I am new to Rust and I read "Rust Programming Language", and in the "Error Handling" section there is a "case study" describing a program for reading data from a CSV file using the csv and rustc-serialize libraries (using getopts to parse the arguments).
The author writes a search function that goes through the lines of the csv file using the csv::Reader object and collects those records whose field "city" matches the specified value in the vector and returns it. I used a slightly different approach than the author, but this should not affect my question. My (working) function looks like this:
extern crate csv; extern crate rustc_serialize; use std::path::Path; use std::fs::File; fn search<P>(data_path: P, city: &str) -> Vec<DataRow> where P: AsRef<Path> { let file = File::open(data_path).expect("Opening file failed!"); let mut reader = csv::Reader::from_reader(file).has_headers(true); reader.decode() .map(|row| row.expect("Failed decoding row")) .filter(|row: &DataRow| row.city == city) .collect() }
where the type of DataRow is just a record,
#[derive(Debug, RustcDecodable)] struct DataRow { country: String, city: String, accent_city: String, region: String, population: Option<u64>, latitude: Option<f64>, longitude: Option<f64> }
Now the author poses, as a terrible "exercise for the reader," the problem of changing this function to return an iterator instead of a vector (excluding the call to collect ). My question is: how can this be done at all, and what are the most concise and idiomatic ways to do this?

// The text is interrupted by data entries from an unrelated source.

Source: an optimization exercise on an open RTL-to-GDS flow (aim: small area, a short achievable clock period and few clock cycles per item). Production flows keep margins and buffers that such runs may drop.
Where RTL was checked, it was by simulation tests only, not by an equivalence proof against the original.

==> module kw_unwrap, before the edit <==
module kw_unwrap (
    input  wire         clk,
    input  wire         rst,       
    input  wire         start,     
    input  wire [127:0] kek,       
    input  wire [191:0] wrapped,   
    output wire         busy,
    output wire         done,      
    output wire         ok,        
    output wire [127:0] key        
);
    localparam [63:0] KW_IV = 64'hA6A6A6A6A6A6A6A6;
    reg         busy_r;
    reg         done_r;
    reg         kexp;     
    reg         first;    
    reg [3:0]   rnd;      
    reg [3:0]   t;        
    reg [127:0] st;       
    reg [63:0]  ro;       
    reg [127:0] rk;       
    reg [127:0] kl;       
    wire accept = start && !busy_r;
    genvar gb, gc, gr;
    wire last   = !kexp && (rnd == 4'd0);
    assign busy = busy_r;
    assign done = done_r;
    assign ok   = (st[127:64] == KW_IV);
    assign key  = {st[63:0], ro};
    wire [31:0]  w0 = rk[127:96];
    wire [31:0]  w1 = rk[95:64];
    wire [31:0]  w2 = rk[63:32];
    wire [31:0]  w3 = rk[31:0];
    wire [31:0]  v3 = w3 ^ w2;    
    wire [31:0]  v2 = w2 ^ w1;
    wire [31:0]  v1 = w1 ^ w0;
    wire [31:0]  rot = {v3[23:0], v3[31:24]};
    wire [31:0]  sw_out;
    generate
        for (gb = 0; gb < 4; gb = gb + 1) begin : g_sbox
            aes_sbox u_sbox (.a(rot[8*gb +: 8]), .y(sw_out[8*gb +: 8]));
        end
    endgenerate
    wire [9:0]   rd = {rnd == 4'd9, rnd == 4'd8, rnd == 4'd7, rnd == 4'd6, rnd == 4'd5,
                       rnd == 4'd4, rnd == 4'd3, rnd == 4'd2, rnd == 4'd1, rnd == 4'd0};
    wire [7:0]   rcon = {rd[7], rd[6], rd[5] | rd[9], rd[4] | rd[8] | rd[9],
                         rd[3] | rd[8], rd[2] | rd[9], rd[1] | rd[8] | rd[9], rd[0] | rd[8]};
    wire [31:0]  temp = sw_out ^ {rcon, 24'h000000};
    wire [31:0]  n0 = w0 ^ temp;
    wire         fin = kexp && (rnd == 4'd9);    
    wire [31:0]  n2 = v2 ^ n0;
    wire [127:0] key_step = {n0, v1 ^ (temp & {32{kexp}}), v2 ^ (n0 & {32{kexp}}),
                             v3 ^ (n2 & {32{fin}})};
    wire [127:0] key_prev = {n0, v1, v2, v3};
    wire         step12 = (t == 4'd12);
    wire [127:0] blk = (step12 ? {kl[127:64] ^ 64'd12, kl[63:0]}
                               : {st[127:64] ^ {60'd0, t}, ro}) ^ rk;
    wire [127:0] imc;
    generate
        for (gc = 0; gc < 4; gc = gc + 1) begin : g_imc
            aes_inv_mixcol u_imc (.c(st[32*gc +: 32]), .y(imc[32*gc +: 32]));
        end
    endgenerate
    wire [127:0] x = first ? blk : imc;
    wire [127:0] isr;
    generate
        for (gc = 0; gc < 4; gc = gc + 1) begin : g_col
            for (gr = 0; gr < 4; gr = gr + 1) begin : g_row
                assign isr[127 - 8*(gr + 4*((gc + gr) % 4)) -: 8] =
                       x[127 - 8*(gr + 4*gc) -: 8];
            end
        end
    endgenerate
    wire [127:0] isb;
    generate
        for (gb = 0; gb < 16; gb = gb + 1) begin : g_isbox
            aes_inv_sbox u_isbox (.a(isr[8*gb +: 8]), .y(isb[8*gb +: 8]));
        end
    endgenerate
    wire [127:0] ark = isb ^ key_prev;
    always @(posedge clk) begin
        if (rst) begin
            busy_r <= 1'b0;
            done_r <= 1'b0;
            kexp   <= 1'b0;
            first  <= 1'b0;
        end else begin
            done_r <= 1'b0;
            if (accept) begin
                busy_r <= 1'b1;
                kexp   <= 1'b1;
                first  <= 1'b0;
                rnd    <= 4'd0;
                t      <= 4'd12;
            end else if (busy_r) begin
                if (kexp) begin
                    if (rnd == 4'd9) begin
                        kexp  <= 1'b0;
                        first <= 1'b1;
                    end else begin
                        rnd <= rnd + 4'd1;
                    end
                end else begin
                    first <= (rnd == 4'd0) && (t != 4'd1);
                    if (rnd == 4'd0) begin
                        rnd <= 4'd9;
                        t   <= t - 4'd1;
                        if (t == 4'd1) begin
                            busy_r <= 1'b0;
                            done_r <= 1'b1;
                        end
                    end else begin
                        rnd <= rnd - 4'd1;
                    end
                end
            end
        end
    end
    always @(posedge clk) begin
        if (accept)
            rk <= {kek[127:32], kek[63:32] ^ kek[31:0]};
        else if (last)
            rk <= kl;
        else
            rk <= key_step;
    end
    always @(posedge clk) begin
        if (accept)
            kl <= {wrapped[191:128], wrapped[63:0]};
        else if (first && step12)
            kl <= rk;
    end
    always @(posedge clk) begin
        st <= ark;
        if (accept)
            ro <= wrapped[127:64];
        else if (first && !step12)
            ro <= st[63:0];
    end
endmodule
Settings: LEC_CHECK=0, CAP_MARGIN=20, CORE_MARGIN=2, CORE_UTILIZATION=25, SETUP_SLACK_MARGIN=1.5, SLEW_MARGIN=20, SYNTH_HIERARCHICAL=1; clock period 8.0 ns.
standard.sh (not shown) runs the stock make flow with config.mk's settings and CLKGATE_MAP_FILE= SYNTH_SCRIPT=/design/flow/synth_recipe.tcl, a recipe that flattens the netlist after the stock synthesis.
==> flow/flow/run.sh <==
#!/bin/bash
# The standard layout (the standard.sh: ORFS synthesis to finish), with
# two changes in how it is made:
#  - the port buffers that global placement inserts on every input and
#    output are the smallest buffer (buf_1) instead of clkdlybuf4s50_1;
#  - clock tree synthesis inserts no dummy loads.
# ORFS writes each step's full log under orfs/logs/; make's own output goes
# to flow.log here.
set -euo pipefail
export BUFFER_PORTS_ARGS="-buffer_cell sky130_fd_sc_hd__buf_1"
export CTS_ARGS="-sink_clustering_enable -repair_clock_nets -dont_use_dummy_load"
bash standard.sh finish > flow.log 2>&1
The baseline passed the timing, DRC and antenna checks.
What follows belongs to an exercise in optimizing a design on an open flow for a short achievable clock period and few clock cycles; a production flow would make more cautious choices. Function was checked by simulation only, so behaviour that the tests miss may differ from the original. Power is estimated from default activity; no workload was simulated.

==> flow/design.v (excerpt) <==
module weevil_core (
    input  wire        clk,
    input  wire        rst,
    input  wire [1:0]  core_id,
    output reg         mem_req,
    output reg         mem_we,
    output reg  [31:0] mem_addr,
    output reg  [3:0]  mem_be,
    output reg  [31:0] mem_wdata,
    input  wire        mem_ready,
    input  wire [31:0] mem_rdata,
    output reg         halted,
    output reg         fault
);
    localparam [3:0] XS_RUN = 4'd0, XS_MEM = 4'd1, XS_AMOR = 4'd2, XS_AMOC = 4'd3,
                     XS_AMOW = 4'd4, XS_MUL1 = 4'd5, XS_MUL2 = 4'd6, XS_DV1 = 4'd7,
                     XS_DV2 = 4'd8, XS_DVF = 4'd9, XS_STOP = 4'd10;
    localparam [7:0] C_ILLEGAL = 8'd1, C_MISALIGNED = 8'd2, C_TRAP = 8'd7, C_BREAK = 8'd8;
    reg [3:0]  xs;
    reg        cur_fetch;       
    reg [31:2] fpc;             
    reg [31:0] ir;
    reg        ir_v;
    reg [31:2] ir_pc;
    reg [3:0]  ra_idx, rb_idx, rc_idx;
    reg [31:0] rf [1:15];
    reg        st_ie, st_mode, st_exl, st_pie, st_pmode;
    reg        fl_v, fl_c, fl_z, fl_n;
    reg [31:0] cr_epc, cr_ecause, cr_eaddr, cr_vbase, cr_irq_mask, cr_scratch;
    wire [31:0] status = {fl_n, fl_z, fl_c, fl_v, 23'd0, st_pmode, st_pie, st_exl, st_mode, st_ie};
    wire [31:0] pc = {ir_pc, 2'b00};
    wire [1:0] fmt = ir[31:30];
    wire [5:0] r_fn    = ir[29:24];
    wire [3:0] r_rd    = ir[23:20];
    wire [3:0] r_rb    = ir[15:12];
    wire       r_s     = ir[11];
    wire [4:0] r_shamt = ir[10:6];
    wire [3:0]  i_fn  = ir[29:26];
    wire [3:0]  i_rd  = ir[25:22];
    wire [3:0]  i_ra  = ir[21:18];
    wire        i_s   = ir[17];
    wire [15:0] i_imm = ir[15:0];
    wire [2:0]  m_op    = ir[29:27];
    wire [1:0]  m_mode  = ir[26:25];
    wire [3:0]  m_rt    = ir[24:21];
    wire [3:0]  m_rb    = ir[20:17];
    wire [1:0]  m_scale = ir[12:11];
    wire [11:0] m_disp  = ir[11:0];
    wire [3:0] b_fn  = ir[29:26];
    wire [3:0] b_f1  = ir[25:22];
    wire [3:0] b_f2  = ir[21:18];
    wire [1:0] b_aop = ir[13:12];
    function [11:0] reg_idx(input [31:0] w);
        case (w[31:30])
            2'b00:   reg_idx = {w[19:16], w[15:12], 4'd0};
            2'b01:   reg_idx = {w[21:18], 4'd0, 4'd0};
  ...
For scale: ~15000 cells after synthesis, about 110 I/O pins.
export LEC_CHECK = 0
export CAP_MARGIN = 30
export CELL_PAD_IN_SITES_DETAIL_PLACEMENT = 1
export CORE_MARGIN = 2
export CORE_UTILIZATION = 22
export PLACE_DENSITY = 0.35
export SLEW_MARGIN = 30
create_clock -name core_clock -period 20.0 [get_ports {clk}]
run.sh (not shown) runs the stock make flow with config.mk's settings and CLKGATE_MAP_FILE= SYNTH_SCRIPT=/design/flow/synth_recipe.tcl, a recipe that flattens the netlist after the stock synthesis.
Testbench counts at the start, summed over its fixed seeds: cycles 165,799.
Then changed:
--- a/flow/config.mk
+++ b/flow/config.mk
@@ -7,0 +8 @@
+export ABC_CLOCK_PERIOD_IN_PS = 5000
@@ -13 +14,2 @@
-export SLEW_MARGIN = 30
+export SETUP_SLACK_MARGIN = 5
+export SLEW_MARGIN = 60
Outcome:
- global-route usage barely changes
- setup slack gets better by 1.4 ns
- cell count came out higher slightly
- utilization came out higher by 0.84 points
- clock skew came out higher by 0.0057 ns
- die area stays the same
- synthesized cell count does not change

* * *

Setup of main:
Another version of the RTL of weevil_core (not shown whole).
For scale: about 25000 cells after synthesis, ~5000 flip-flops, ~110 I/O pins, about 280000 sq um of cells after synthesis.
Settings: LEC_CHECK=0, ABC_CLOCK_PERIOD_IN_PS=5000, CAP_MARGIN=30, CELL_PAD_IN_SITES_DETAIL_PLACEMENT=1, CORE_MARGIN=2, CORE_UTILIZATION=22, PLACE_DENSITY=0.35, SLEW_MARGIN=60; clock period 20.0 ns.
standard.sh (not shown) runs the stock make flow with config.mk's settings and CLKGATE_MAP_FILE= SYNTH_SCRIPT=/design/flow/synth_recipe.tcl, a recipe that flattens the netlist after the stock synthesis.
==> flow/flow/run.sh <==
#!/bin/bash
# Standard ORFS layout (the standard.sh, standard synthesis unchanged), with
# repair_timing asked for extra setup margin so that the resizer keeps
# optimising paths well below the 20 ns constraint. Clock, I/O delays and loads
# are the design's constraint.sdc as given.
set -euo pipefail
MARGIN=$(cat flow/margin.txt)
sed "s/\"\${@:-finish}\"/SETUP_SLACK_MARGIN=${MARGIN} \"\${@:-finish}\"/" standard.sh > tuned_standard.sh
grep -q "SETUP_SLACK_MARGIN=${MARGIN}" tuned_standard.sh
bash tuned_standard.sh finish > orfs_make.log 2>&1
==> flow/flow/margin.txt <==
14
main reached the end of the flow, and the finished layout is clean on the timing, DRC and antenna checks.
Testbench counts of main, summed over its fixed seeds: cycles 124,118.
Input-level comparison between the feature branch and main:
==> flow/flow/margin.txt <==
15
Results
The feature branch did not stop at any stage, and its layout met the timing, DRC and antenna checks.
Summary of the feature branch over main: final net count +1554; internal power increased by about 14% relative to the old numbers.
main -> the feature branch: final sequential cell count delta 0, exact match
Startpoint of the most critical setup path: mem_wdata[3]$_DFFE_PP_ -> the feature branch, rst -> main
Compare main and the feature branch | initial antenna violation count lower: main
Count of mapped cells out of synthesis came out exactly the same in main and the feature branch.
The feature branch vs main: sequential cell fraction of total power down in the feature branch
Relative to main, the clock-buffer cell count measured on the feature branch has decreased by a few percent.
[compare] base=main new=the feature branch: design area went up by about 11%, detailed-route wire length went up, fraction of registers with async set or reset after synthesis has remained practically unchanged, placed standard-cell area shows an increase of about 0.5%.

-- static timing again, ports no longer ideal --
No port has a modelled driver above. Below, the same layouts with a new extraction and two added sets of constraints. Step 1, drivers: a clkbuf_16 drives clk and a buf_2 each remaining input, both assumed. Step 2 moves the port delays by t, midway between the first and last clock arrival at a register: inputs arrive t later, outputs are due t later. That takes back most of the time a late clock gives input paths. Three values: ideal, step 1, step 2; two values: the first two.
run	t (ns)	setup slack, ns	worst hold slack (ns)
the first run of note 1	1.055	9.159 / 9.159 / 9.159	0.399 / 0.399 / 0.399
the second run of note 1	1.048	10.558 / 10.558 / 10.558	0.427 / 0.427 / 0.427
main	1.283	13.833 / 13.796 / 12.595	0.417 / 0.417 / 0.417
the feature branch	1.319	13.967 / 13.804 / 12.996	0.390 / 0.390 / 0.390
After both steps every run listed still meets setup and hold. For main, which loses most, drivers alone change the setup slack by -0.037 ns; drivers and shift together by -1.238 ns.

A simple attempt, which seems to me to get the correct type signature, is
fn search_iter<'a,P>(data_path: P, city: &'a str) -> Box<Iterator<Item=DataRow> + 'a> where P: AsRef<Path> { let file = File::open(data_path).expect("Opening file failed!"); let mut reader = csv::Reader::from_reader(file).has_headers(true); Box::new(reader.decode() .map(|row| row.expect("Failed decoding row")) .filter(|row: &DataRow| row.city == city)) }
I am returning a tag object of type Box<Iterator<Item=DataRow> + 'a> so as not to expose the Filter type internally and where the lifetime of 'a is entered to avoid the need to create a local city clone. But this cannot be compiled because the reader does not live long enough; it is allocated on the stack and therefore freed when the function returns.
I suppose this means that the reader must be allocated on the heap (i.e. in the box) from the very beginning or somehow moved from the stack before the function completes. If I returned the closure, this is exactly the problem that would be solved by closing move . But I do not know how to do something like this when I do not return a function. I tried to determine the type of user iterator containing the necessary data, but I could not get it to work, and it was more ugly and more inventive (do not do too much of this code, I only include it in showing the general direction of my attempts):
fn search_iter<'a,P>(data_path: P, city: &'a str) -> Box<Iterator<Item=DataRow> + 'a> where P: AsRef<Path> { struct ResultIter<'a> { reader: csv::Reader<File>, wrapped_iterator: Option<Box<Iterator<Item=DataRow> + 'a>> } impl<'a> Iterator for ResultIter<'a> { type Item = DataRow; fn next(&mut self) -> Option<DataRow> { self.wrapped_iterator.unwrap().next() } } let file = File::open(data_path).expect("Opening file failed!"); // Incrementally initialise let mut result_iter = ResultIter { reader: csv::Reader::from_reader(file).has_headers(true), wrapped_iterator: None // Uninitialised }; result_iter.wrapped_iterator = Some(Box::new(result_iter.reader .decode() .map(|row| row.expect("Failed decoding row")) .filter(|&row: &DataRow| row.city == city))); Box::new(result_iter) }
This question , apparently, concerns the same problem, but the author of the answer solves it by making the corresponding data static , which I do not think is an alternative for this question.
I am using Rust 1.10.0, the current stable version from the Arch Linux rust package.